↓↓↓

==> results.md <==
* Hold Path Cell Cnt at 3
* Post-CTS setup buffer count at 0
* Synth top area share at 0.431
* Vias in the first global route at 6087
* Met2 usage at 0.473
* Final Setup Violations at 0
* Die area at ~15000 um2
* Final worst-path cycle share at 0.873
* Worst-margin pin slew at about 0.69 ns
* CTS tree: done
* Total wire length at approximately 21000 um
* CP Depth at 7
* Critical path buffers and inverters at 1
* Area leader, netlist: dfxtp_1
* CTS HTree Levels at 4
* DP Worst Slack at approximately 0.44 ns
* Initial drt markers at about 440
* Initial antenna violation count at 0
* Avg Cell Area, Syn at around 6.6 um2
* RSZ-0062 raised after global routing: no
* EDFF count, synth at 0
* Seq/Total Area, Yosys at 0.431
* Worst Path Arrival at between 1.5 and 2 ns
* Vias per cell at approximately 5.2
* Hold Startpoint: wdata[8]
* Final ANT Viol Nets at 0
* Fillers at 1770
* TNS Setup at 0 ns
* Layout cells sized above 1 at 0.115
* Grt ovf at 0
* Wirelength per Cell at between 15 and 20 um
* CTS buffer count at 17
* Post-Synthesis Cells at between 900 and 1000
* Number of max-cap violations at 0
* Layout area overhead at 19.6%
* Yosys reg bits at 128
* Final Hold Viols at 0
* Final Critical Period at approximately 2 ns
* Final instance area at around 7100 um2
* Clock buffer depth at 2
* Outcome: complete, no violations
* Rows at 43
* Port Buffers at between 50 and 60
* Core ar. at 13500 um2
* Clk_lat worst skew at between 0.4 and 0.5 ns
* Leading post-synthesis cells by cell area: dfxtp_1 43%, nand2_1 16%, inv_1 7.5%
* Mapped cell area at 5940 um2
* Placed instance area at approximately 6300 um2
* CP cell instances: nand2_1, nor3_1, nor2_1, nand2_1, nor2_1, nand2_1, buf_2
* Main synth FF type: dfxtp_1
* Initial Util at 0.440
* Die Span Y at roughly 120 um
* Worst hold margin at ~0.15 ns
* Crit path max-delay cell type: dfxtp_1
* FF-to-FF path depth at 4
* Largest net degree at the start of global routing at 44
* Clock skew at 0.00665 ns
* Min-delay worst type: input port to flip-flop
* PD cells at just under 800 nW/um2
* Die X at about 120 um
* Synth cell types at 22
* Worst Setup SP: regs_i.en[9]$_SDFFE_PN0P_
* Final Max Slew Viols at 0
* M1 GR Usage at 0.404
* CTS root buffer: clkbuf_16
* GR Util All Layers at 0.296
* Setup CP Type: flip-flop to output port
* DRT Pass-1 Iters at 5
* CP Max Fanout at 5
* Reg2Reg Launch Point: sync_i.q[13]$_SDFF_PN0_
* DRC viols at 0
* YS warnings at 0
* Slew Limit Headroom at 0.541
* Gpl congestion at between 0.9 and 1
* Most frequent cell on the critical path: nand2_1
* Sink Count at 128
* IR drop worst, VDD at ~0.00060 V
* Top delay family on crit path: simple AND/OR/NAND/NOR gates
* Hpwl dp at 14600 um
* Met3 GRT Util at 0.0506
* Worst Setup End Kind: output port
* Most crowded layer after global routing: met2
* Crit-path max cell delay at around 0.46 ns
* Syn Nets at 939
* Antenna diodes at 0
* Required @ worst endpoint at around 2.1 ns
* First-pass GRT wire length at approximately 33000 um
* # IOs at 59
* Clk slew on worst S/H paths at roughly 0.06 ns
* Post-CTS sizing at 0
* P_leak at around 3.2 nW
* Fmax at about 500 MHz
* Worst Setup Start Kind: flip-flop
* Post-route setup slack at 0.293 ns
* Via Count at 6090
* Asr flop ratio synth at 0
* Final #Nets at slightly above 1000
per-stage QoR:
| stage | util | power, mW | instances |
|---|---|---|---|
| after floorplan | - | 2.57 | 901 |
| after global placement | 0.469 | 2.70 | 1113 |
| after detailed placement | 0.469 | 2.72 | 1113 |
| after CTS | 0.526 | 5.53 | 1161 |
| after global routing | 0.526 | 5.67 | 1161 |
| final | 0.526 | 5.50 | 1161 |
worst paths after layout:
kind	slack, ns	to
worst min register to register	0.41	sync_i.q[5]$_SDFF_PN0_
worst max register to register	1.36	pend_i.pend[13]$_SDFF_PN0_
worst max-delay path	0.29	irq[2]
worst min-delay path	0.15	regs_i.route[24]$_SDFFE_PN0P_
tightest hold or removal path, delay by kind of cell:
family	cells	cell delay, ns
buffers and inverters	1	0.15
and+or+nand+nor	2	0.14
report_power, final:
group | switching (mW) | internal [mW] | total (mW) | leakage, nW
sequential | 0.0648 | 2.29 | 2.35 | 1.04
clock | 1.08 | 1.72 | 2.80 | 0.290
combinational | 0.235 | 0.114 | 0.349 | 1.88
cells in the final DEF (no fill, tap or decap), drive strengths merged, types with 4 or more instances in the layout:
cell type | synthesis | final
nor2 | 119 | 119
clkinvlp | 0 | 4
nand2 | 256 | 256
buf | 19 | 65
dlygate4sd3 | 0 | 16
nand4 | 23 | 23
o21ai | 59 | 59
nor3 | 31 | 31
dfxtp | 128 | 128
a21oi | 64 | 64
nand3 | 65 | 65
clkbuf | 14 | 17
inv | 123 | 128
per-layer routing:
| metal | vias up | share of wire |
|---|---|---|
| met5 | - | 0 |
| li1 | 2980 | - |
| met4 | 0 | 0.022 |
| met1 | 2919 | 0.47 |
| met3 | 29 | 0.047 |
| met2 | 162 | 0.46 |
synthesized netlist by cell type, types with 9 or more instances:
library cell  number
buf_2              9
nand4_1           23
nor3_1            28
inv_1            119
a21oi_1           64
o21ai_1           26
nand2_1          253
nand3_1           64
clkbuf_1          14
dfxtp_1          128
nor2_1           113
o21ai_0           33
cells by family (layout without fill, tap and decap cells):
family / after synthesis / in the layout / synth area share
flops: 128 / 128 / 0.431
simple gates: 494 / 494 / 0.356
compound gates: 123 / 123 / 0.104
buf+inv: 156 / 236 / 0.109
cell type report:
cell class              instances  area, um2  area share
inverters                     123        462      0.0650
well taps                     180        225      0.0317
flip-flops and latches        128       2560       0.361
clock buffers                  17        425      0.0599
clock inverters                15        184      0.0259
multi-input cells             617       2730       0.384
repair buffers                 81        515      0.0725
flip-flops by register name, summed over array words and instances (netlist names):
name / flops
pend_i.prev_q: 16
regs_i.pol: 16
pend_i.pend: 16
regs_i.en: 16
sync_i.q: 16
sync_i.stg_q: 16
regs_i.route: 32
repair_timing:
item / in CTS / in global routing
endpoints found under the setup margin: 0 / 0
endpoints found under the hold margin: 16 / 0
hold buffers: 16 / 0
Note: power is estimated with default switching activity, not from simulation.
--- src/rtl/mdrop_rx_pkg.sv ---
// Shared types for the multidrop receiver.
// Assumes: one word is 8 data bits, a ninth bit and a framing flag.
package mdrop_rx_pkg;
    typedef enum logic {RX_IDLE, RX_BITS} rx_state_e;

    typedef struct packed {
        logic       bad;
        logic       b9;
        logic [7:0] data;
    } rx_word_t;

    localparam int CTL_EN   = 0;
    localparam int CTL_NINE = 1;
    localparam int CTL_CONT = 2;
    localparam int CTL_ADET = 3;
endpackage

--- src/rtl/mdrop_rx_sampler.sv ---
// Oversampling frame decoder: synchronises the line, votes three mid-bit
// samples and shifts data in LSB first. It raises done for one cycle with
// the word and the stop-bit status.
// Assumes: tick is a one-cycle pulse at OSR times the bit rate, and the
// caller drops run to abort a frame and return to idle.
module mdrop_rx_sampler
    import mdrop_rx_pkg::*;
#(
    parameter int OSR  = 16,
    parameter int MAXB = 9
) (
    input  logic            clk,
    input  logic            rst_n,
    input  logic            run,
    input  logic            nine,
    input  logic            tick,
    input  logic            rx_pin,
    output logic            done,
    output logic [MAXB-1:0] word,
    output logic            stop_bad
);
    localparam int CW  = $clog2(OSR);
    localparam int IW  = $clog2(MAXB + 2);
    localparam int MID = OSR / 2;

    logic [1:0]      sync_q;
    logic            rx_s;
    rx_state_e       st_q;
    logic [CW-1:0]   cnt_q;
    logic [IW-1:0]   idx_q;
    logic [IW-1:0]   last_idx;
    logic [2:0]      smp_q;
    logic            vote_hi;
    logic [MAXB-1:0] sh_q;
    logic            done_q;
    logic            bad_q;

    // Two-stage synchroniser for the asynchronous line.
    always_ff @(posedge clk) begin
        if (!rst_n) sync_q <= 2'b11;
        else        sync_q <= {sync_q[0], rx_pin};
    end

    assign rx_s     = sync_q[1];
    assign vote_hi  = (smp_q[0] & smp_q[1]) | (smp_q[0] & smp_q[2]) | (smp_q[1] & smp_q[2]);
    assign last_idx = nine ? IW'(MAXB + 1) : IW'(MAXB);

    // Frame state machine: start detect, per-bit vote, shift, stop check.
    always_ff @(posedge clk) begin
        if (!rst_n || !run) begin
            st_q   <= RX_IDLE;
            cnt_q  <= '0;
            idx_q  <= '0;
            smp_q  <= '0;
            sh_q   <= '0;
            done_q <= 1'b0;
            bad_q  <= 1'b0;
        end else begin
            done_q <= 1'b0;
            if (tick) begin
                case (st_q)
                    RX_IDLE: begin
                        if (!rx_s) begin
                            st_q  <= RX_BITS;
                            cnt_q <= '0;
                            idx_q <= '0;
                        end
                    end
                    RX_BITS: begin
                        cnt_q <= (cnt_q == CW'(OSR - 1)) ? '0 : cnt_q + 1'b1;
                        if (cnt_q == CW'(MID - 1) || cnt_q == CW'(MID) || cnt_q == CW'(MID + 1))
                            smp_q <= {smp_q[1:0], rx_s};
                        if (cnt_q == CW'(OSR - 1)) begin
                            if (idx_q == '0) begin
                                if (vote_hi) st_q <= RX_IDLE;
                                else         idx_q <= idx_q + 1'b1;
                            end else if (idx_q == last_idx) begin
                                done_q <= 1'b1;
                                bad_q  <= !vote_hi;
                                st_q   <= RX_IDLE;
                            end else begin
                                sh_q  <= {vote_hi, sh_q[MAXB-1:1]};
                                idx_q <= idx_q + 1'b1;
                            end
                        end
                    end
                    default: st_q <= RX_IDLE;
                endcase
            end
        end
    end

    assign done     = done_q;
    assign stop_bad = bad_q;
    assign word     = nine ? sh_q : {1'b0, sh_q[MAXB-1:1]};
endmodule

--- src/rtl/mdrop_rx_fifo.sv ---
// Small holding FIFO with a combinational head output (zero when empty).
// Assumes: DEPTH is a power of two of at least 2, and the caller pushes
// only when there is room (or a pop happens in the same cycle).
module mdrop_rx_fifo #(
    parameter int W     = 10,
    parameter int DEPTH = 2
) (
    input  logic                       clk,
    input  logic                       rst_n,
    input  logic                       flush,
    input  logic                       push,
    input  logic [W-1:0]               din,
    input  logic                       pop,
    output logic [W-1:0]               dout,
    output logic [$clog2(DEPTH+1)-1:0] fill
);
    localparam int PW = $clog2(DEPTH);
    localparam int FW = $clog2(DEPTH + 1);

    logic [W-1:0]  mem_q [DEPTH];
    logic [PW-1:0] wp_q, rp_q;
    logic [FW-1:0] cnt_q;
    logic          do_pop;

    assign do_pop = pop && (cnt_q != '0);

    // Storage write at the write pointer.
    always_ff @(posedge clk) begin
        if (push) mem_q[wp_q] <= din;
    end

    // Pointer and occupancy update, flushed on reset or request.
    always_ff @(posedge clk) begin
        if (!rst_n || flush) begin
            wp_q  <= '0;
            rp_q  <= '0;
            cnt_q <= '0;
        end else begin
            if (push)   wp_q <= wp_q + 1'b1;
            if (do_pop) rp_q <= rp_q + 1'b1;
            cnt_q <= cnt_q + FW'(push) - FW'(do_pop);
        end
    end

    assign dout = (cnt_q != '0) ? mem_q[rp_q] : '0;
    assign fill = cnt_q;
endmodule

--- src/rtl/mdrop_rx.sv ---
// Top of the multidrop receiver: control register, address filter,
// overrun tracking and host-facing buffer outputs.
// Assumes: os_tick comes from an external baud generator at 16x the rate.
module mdrop_rx
    import mdrop_rx_pkg::*;
#(
    parameter int OSR   = 16,
    parameter int DEPTH = 2
) (
    input  logic       clk,
    input  logic       rst_n,
    input  logic       rx_pin,
    input  logic       os_tick,
    input  logic       ctl_we,
    input  logic [3:0] ctl_wdata,
    output logic [3:0] ctl_q,
    input  logic       rd_pop,
    output logic [7:0] rd_data,
    output logic       rd_bit9,
    output logic       rd_ferr,
    output logic       ovr_err,
    output logic       rx_irq
);
    localparam int WW = $bits(rx_word_t);
    localparam int FW = $clog2(DEPTH + 1);

    logic [3:0]    ctl_r;
    logic          oerr_q;
    logic          run;
    logic          fr_done, fr_bad;
    logic [8:0]    fr_word;
    logic          accept, room, push, overrun;
    rx_word_t      in_w, head_w;
    logic [FW-1:0] fill;

    // Control register, written whole by the host.
    always_ff @(posedge clk) begin
        if (!rst_n)      ctl_r <= '0;
        else if (ctl_we) ctl_r <= ctl_wdata;
    end

    assign run = ctl_r[CTL_EN] && ctl_r[CTL_CONT] && !oerr_q;

    mdrop_rx_sampler #(.OSR(OSR), .MAXB(9)) u_smp (
        .clk(clk), .rst_n(rst_n), .run(run), .nine(ctl_r[CTL_NINE]),
        .tick(os_tick), .rx_pin(rx_pin),
        .done(fr_done), .word(fr_word), .stop_bad(fr_bad)
    );

    assign accept  = fr_done && !(ctl_r[CTL_NINE] && ctl_r[CTL_ADET] && !fr_word[8]);
    assign room    = (fill != FW'(DEPTH)) || rd_pop;
    assign push    = accept && room;
    assign overrun = accept && !room;
    assign in_w    = '{bad: fr_bad, b9: fr_word[8], data: fr_word[7:0]};

    mdrop_rx_fifo #(.W(WW), .DEPTH(DEPTH)) u_buf (
        .clk(clk), .rst_n(rst_n), .flush(!ctl_r[CTL_EN]),
        .push(push), .din(in_w), .pop(rd_pop), .dout(head_w), .fill(fill)
    );

    // Sticky overrun flag, released by clearing enable or continuous receive.
    always_ff @(posedge clk) begin
        if (!rst_n || !ctl_r[CTL_EN] || !ctl_r[CTL_CONT]) oerr_q <= 1'b0;
        else if (overrun)                                 oerr_q <= 1'b1;
    end

    assign ctl_q   = ctl_r;
    assign rd_data = head_w.data;
    assign rd_bit9 = head_w.b9;
    assign rd_ferr = head_w.bad;
    assign ovr_err = oerr_q;
    assign rx_irq  = (fill != '0);
endmodule

--- config.mk ---
export PLATFORM = sky130hd
export DESIGN_NAME = mdrop_rx
export DESIGN_NICKNAME = d
export VERILOG_FILES = /design/src/rtl/mdrop_rx_pkg.sv /design/src/rtl/mdrop_rx_sampler.sv /design/src/rtl/mdrop_rx_fifo.sv /design/src/rtl/mdrop_rx.sv
export SDC_FILE = /design/constraint.sdc
export NUM_CORES = 1
export LEC_CHECK = 0
export BUFFER_PORTS_ARGS = -buffer_cell sky130_fd_sc_hd__buf_2
export CAP_MARGIN = 20
export CORE_MARGIN = 2
export CORE_UTILIZATION = 40
export CTS_CLUSTER_DIAMETER = 30
export DETAILED_ROUTE_END_ITERATION = 12
export GPL_TIMING_DRIVEN = 0
export PLACE_DENSITY = 0.6
export SETUP_SLACK_MARGIN = 0.05
export SYNTH_ARGS = -nofsm -noshare
export SYNTH_HDL_FRONTEND = slang
export SYNTH_HIERARCHICAL = 1
export SYNTH_SLANG_ARGS = --single-unit
--- constraint.sdc ---
create_clock -name clk -period 3.05 [get_ports clk]
set_input_delay 0.61 -clock clk [delete_from_list [all_inputs] [get_ports clk]]
set_output_delay 0.61 -clock clk [all_outputs]
set_load 0.01 [all_outputs]
==> results.txt, run 1 <==
The run finished with clean final reports. The number of antenna violations at the first check in global routing was 0. The clock share of power came out at 33.8%. The final-layout setup total negative slack is 0 ns.

The pre-antenna-repair detailed-routing pass consisted of 4 iterations. The number of placed cells counting well taps came out at approximately 350. The overall routed net length is around 4900 um. The share of synthesized flip-flops with an asynchronous set or reset is 0%. The largest voltage drop on the vdd net is around 0.18 mV. The buffer depth of the longest clock path is 2. The most used flip-flop cell after synthesis is sky130_fd_sc_hd__dfxtp_1. The number of violations reported at the end of detailed-routing iteration 0 is 68. The distinct cell type count of the synthesized netlist came out at 52. The synthesized design devotes to its leading area cell type a little over a quarter of total area.

The number of synthesized flops with an enable pin came out at 20. The area added between synthesis and finish came out at 11.4%. The final instance count without filler cells is between 300 and 400. The total count of max-transition violations in the final report came out at 0. The relative slew slack came out at about two fifths. The horizontal die dimension came out at 86.0 um.

Setup repair after global routing left no endpoint under its margin. The static leakage is roughly 1.1 nW. The worst hold path belongs to the class register to register. Of all cell types, the one taking the most synthesized area is sky130_fd_sc_hd__dfxtp_1. The critical path endpoint category is a register.

The filler cells instantiated in the layout total 620. The count of nets left with antenna violations once routing finished came out at 0. The depth of the CTS H-tree came out at 2.

Routability-driven placement finished with a final weighted congestion of between 0.7 and 0.8. The insertion delay of the later-clocked pin in the worst-skew pair is 0.31 ns. The top-level I/O count came out at 26. In this run the critical register-to-register path is launched from ctl_q[1]$_SDFFE_PN0P_. The summed instance area of the synthesized netlist is ~0.0027 mm2. TritonCTS built the clock tree. 0 antenna diodes ended up in the layout. In the post-synthesis netlist, the biggest area contributors are sky130_fd_sc_hd__dfxtp_1, sky130_fd_sc_hd__edfxtp_1, sky130_fd_sc_hd__mux2i_1.

The core area came out at approximately 0.0064 mm2. The fraction of the yosys area taken by sequential cells is approximately half. The die covers 0.00739 mm2. The most repeated cell in the gate-level netlist after synthesis is sky130_fd_sc_hd__dfxtp_1. Summing all placed instances gives a cell area of 0.00290 mm2. The first global-routing pass estimated 8140 um of wire. The total clock buffers created by CTS is 5.

The number of synthesis warnings is 6. The root buffer cell is sky130_fd_sc_hd__clkbuf_8. Data on the critical path is required at its endpoint by roughly 3.0 ns. The internal power summed over all cells came out at 0.000940 W. For this design, the sink count on the clock tree is 55. Of the total power, combinational logic draws under 10%.

By startpoint and endpoint, the worst setup path is classified as register to register. The number of gates resized after cts is 0. The net switching power is between 0.0002 and 0.0003 W. The minimum period implied by the final worst setup slack is between 2 and 2.5 ns.

In the final layout, the share of cells above drive strength 1 is 27.9%. The fraction of power spent switching nets came out at 21.8%. The clock-pin slew reported for the worst setup and hold paths after clock tree synthesis came out at roughly 0.1 ns. A synthesized cell averages around 11 um2. Counting instances in the post-synthesis netlist gives the leading cell types as sky130_fd_sc_hd__dfxtp_1, sky130_fd_sc_hd__nor2_1, sky130_fd_sc_hd__edfxtp_1, sky130_fd_sc_hd__mux2i_1, sky130_fd_sc_hd__nand3_1. Detailed placement finished with a half-perimeter wire length of approximately 3500 um. The proportion of power drawn by flip-flops and latches is about 63%.

Along the worst hold path, the cell count comes to 1. The die is about 86 um tall. The total routing resource utilization after global routing is between 10% and 20%. The number of placement rows is 29. Buffers placed on the I/O ports in this run total 24. STA classifies the critical path startpoint as a register.

The net count after synthesis is 261. The post-synthesis register bit count is between 50 and 60. The average routed wire per standard cell is roughly 14 um. The number of vias in the routed layout came out at approximately 1800.

The number of post-CTS setup repair buffers is 0. The highest fanout seen on the critical path is 10. Once layout is done, the placed cells without fillers occupy about 0.0030 mm2. The endpoint with the worst hold slack is u_smp/sync_q[1]$_SDFF_PN1_. The number of global-route vias before repair came out at between 1500 and 2000. The count of hold buffers inserted by post-cts repair came out at 0. The aggregate global routing overflow is 0. In the synthesized netlist, the number of instances is ~240. The ratio of routed vias to standard cells came out at 5.21. In this run the critical register-to-register path is captured at u_buf/mem_q[0][1]$_DFFE_PP_. The slew at the pin with the worst max-slew slack came out at between 0.9 and 1 ns.

At the worst endpoint, the arrival time is between 2 and 2.5 ns. Setup slack on the worst reg-to-reg path comes out at 0.65 ns. Across the run, the number of max-cap violations was 0. The hold path startpoint is u_smp/sync_q[0]$_SDFF_PN1_. The number of hold violations in the final report came out at 0. Entering global routing, the biggest net connects 18 pins.

The total power consumption of the routed design came out at between 0.001 and 0.0015 W. Setup violations remaining at the end of the flow were counted as 0. In the routed design, unresolved DRC markers number 0.

The number of nets in the layout is 292. Across the routed clock network, the largest skew measured is between 0.009 and 0.01 ns. Power spread over the standard cell area amounts to about 400 mW/mm2. The initial utilization of the core area, before any placement, comes to between 40% and 50%. The logic depth of the worst register-to-register path came out at 6. Derived from the worst setup path, the maximum achievable clock frequency is roughly 420 MHz. Of the available clock period, the critical path in the final layout requires between 70% and 80%.
[power by group through the flow]
stage          Combinational, W  Clock [W]  Sequential [W]
4_1_cts               0.0000348   0.000421        0.000762
3_5_place_dp          0.0000347          0        0.000779
3_3_place_gp          0.0000341          0        0.000779
2_1_floorplan         0.0000195          0        0.000779
6_report              0.0000343   0.000407        0.000762
5_1_grt               0.0000379   0.000443        0.000762
[critical path: stages (launching register included)]
cell and delay [ns]:
sky130_fd_sc_hd__dfxtp_1 0.42, sky130_fd_sc_hd__buf_4 0.23, sky130_fd_sc_hd__and2_1 0.20, sky130_fd_sc_hd__nand3b_1 0.14, sky130_fd_sc_hd__nand2_1 0.06, sky130_fd_sc_hd__nor2_1 0.23
sky130_fd_sc_hd__nor2b_1 0.78
[metal layers]
metal | global-route usage [%] | part of all wire [%] | vias to the layer above
met4 | 3.90 | 0.90 | 0
li1 | - | - | 944
met2 | 22.9 | 47 | 24
met5 | 0 | 0 | -
met1 | 17.9 | 49 | 865
met3 | 2.89 | 2.7 | 7
[worst max path at each step]
stage / start / end / slack, ns / cells after the start
after global placement: ctl_q[1]$_SDFFE_PN0P_ / u_buf/mem_q[0][4]$_DFFE_PP_ / 0.67 / 6
final: ctl_q[1]$_SDFFE_PN0P_ / u_buf/mem_q[0][1]$_DFFE_PP_ / 0.65 / 6
after CTS: ctl_q[1]$_SDFFE_PN0P_ / u_buf/mem_q[0][4]$_DFFE_PP_ / 0.60 / 6
after floorplan: ctl_q[1]$_SDFFE_PN0P_ / u_buf/mem_q[0][0]$_DFFE_PP_ / 1.02 / 6
after global routing: ctl_q[1]$_SDFFE_PN0P_ / u_buf/mem_q[0][7]$_DFFE_PP_ / 0.48 / 6
after detailed placement: ctl_q[1]$_SDFFE_PN0P_ / u_buf/mem_q[0][4]$_DFFE_PP_ / 0.62 / 6
[kinds of logic (layout without fill, tap and decap cells)]
logic type	Yosys count	count (layout)	synth area share (%)
buf+inv	21	53	5.12
fa+ha+maj	8	8	3.68
compound gates	47	47	12.7
flops	55	55	48.4
xor+xnor	2	2	1.16
mux	26	26	10.1
simple gates	85	85	18.8
[flip-flops by register name, indices dropped and copies added, names as in the netlist, named ones only]
signal	flops
u_buf/rp_q	1
u_smp/idx_q	4
u_buf/wp_q	1
ovr_err	1
u_smp/sh_q	9
u_smp/done	1
u_smp/smp_q	3
u_smp/sync_q	2
ctl_q	4
u_buf/fill	2
u_smp/stop_bad	1
u_smp/st_q	1
u_buf/mem_q	20
u_smp/cnt_q	4
[metrics by stage]
step | hold slack (ns) | utilization, % | setup WS, ns
after floorplan | 0.386 | - | 1.02
after global placement | 0.393 | 45.2 | 0.666
after detailed placement | 0.401 | 45.2 | 0.618
after CTS | 0.425 | 46.6 | 0.601
after global routing | 0.438 | 46.6 | 0.482
final | 0.421 | 46.6 | 0.650
[cells in the final DEF, fill, tap and decap left out, drive strengths merged, types with 2 or more instances in the layout]
| cell | count |
|---|---|
| and2 | 3 |
| o21a | 2 |
| nand2b | 3 |
| nor3b | 6 |
| o31ai | 2 |
| nand3 | 17 |
| nand3b | 3 |
| o21ai | 16 |
| dfxtp | 35 |
| a31oi | 2 |
| ha | 7 |
| clkbuf | 6 |
| o21bai | 2 |
| edfxtp | 20 |
| nor2b | 5 |
| o211ai | 3 |
| mux2i | 17 |
| clkinv | 2 |
| mux2 | 9 |
| nand4 | 4 |
| a21oi | 15 |
| nand2 | 9 |
| inv | 9 |
| nor3 | 3 |
| nor2 | 23 |
| buf | 36 |
| or3 | 3 |
[final cells by class]
cell class	count	area (um2)	area share, %
clock inverter	2	17.5	0.585
multi-input combinational	168	1250	41.7
sequential	55	1300	43.5
buffer	12	104	3.47
inverter	9	33.8	1.13
tap	77	96.3	3.22
timing repair buffer	24	120	4.01
clock buffer	6	72.6	2.42
(Power assumes the default switching activity.)
==> inputs of run 2 (changes only) <==
ABC_AREA = 1   (was not set)
clock period = 2.5 ns   (was 3.05 ns; I/O delays follow)
==> run 2 against run 1 <==
Compared with the run above: first-iteration DRC count grew 25%; clock power grew 41%; utilization shrank 0.57 points; non-clock buffer count shrank 7; sequential share of layout area grew 1.8 points; hold slack lost 0.041 ns; flip-flop and latch count is the same; wire length shrank 6.1%; via count grew 6.8%; maximum frequency grew 17%; largest cell class unchanged; largest power group unchanged.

↑↑↑

#### TASK DESCRIPTION:
The lines to return begin at the first line of the records and end at the line holding "inverters at 1"; please return them exactly, including both, and nothing beyond.

#### ANSWER SECTION:
==> results.md <==
* Hold Path Cell Cnt at 3
* Post-CTS setup buffer count at 0
* Synth top area share at 0.431
* Vias in the first global route at 6087
* Met2 usage at 0.473
* Final Setup Violations at 0
* Die area at ~15000 um2
* Final worst-path cycle share at 0.873
* Worst-margin pin slew at about 0.69 ns
* CTS tree: done
* Total wire length at approximately 21000 um
* CP Depth at 7
* Critical path buffers and inverters at 1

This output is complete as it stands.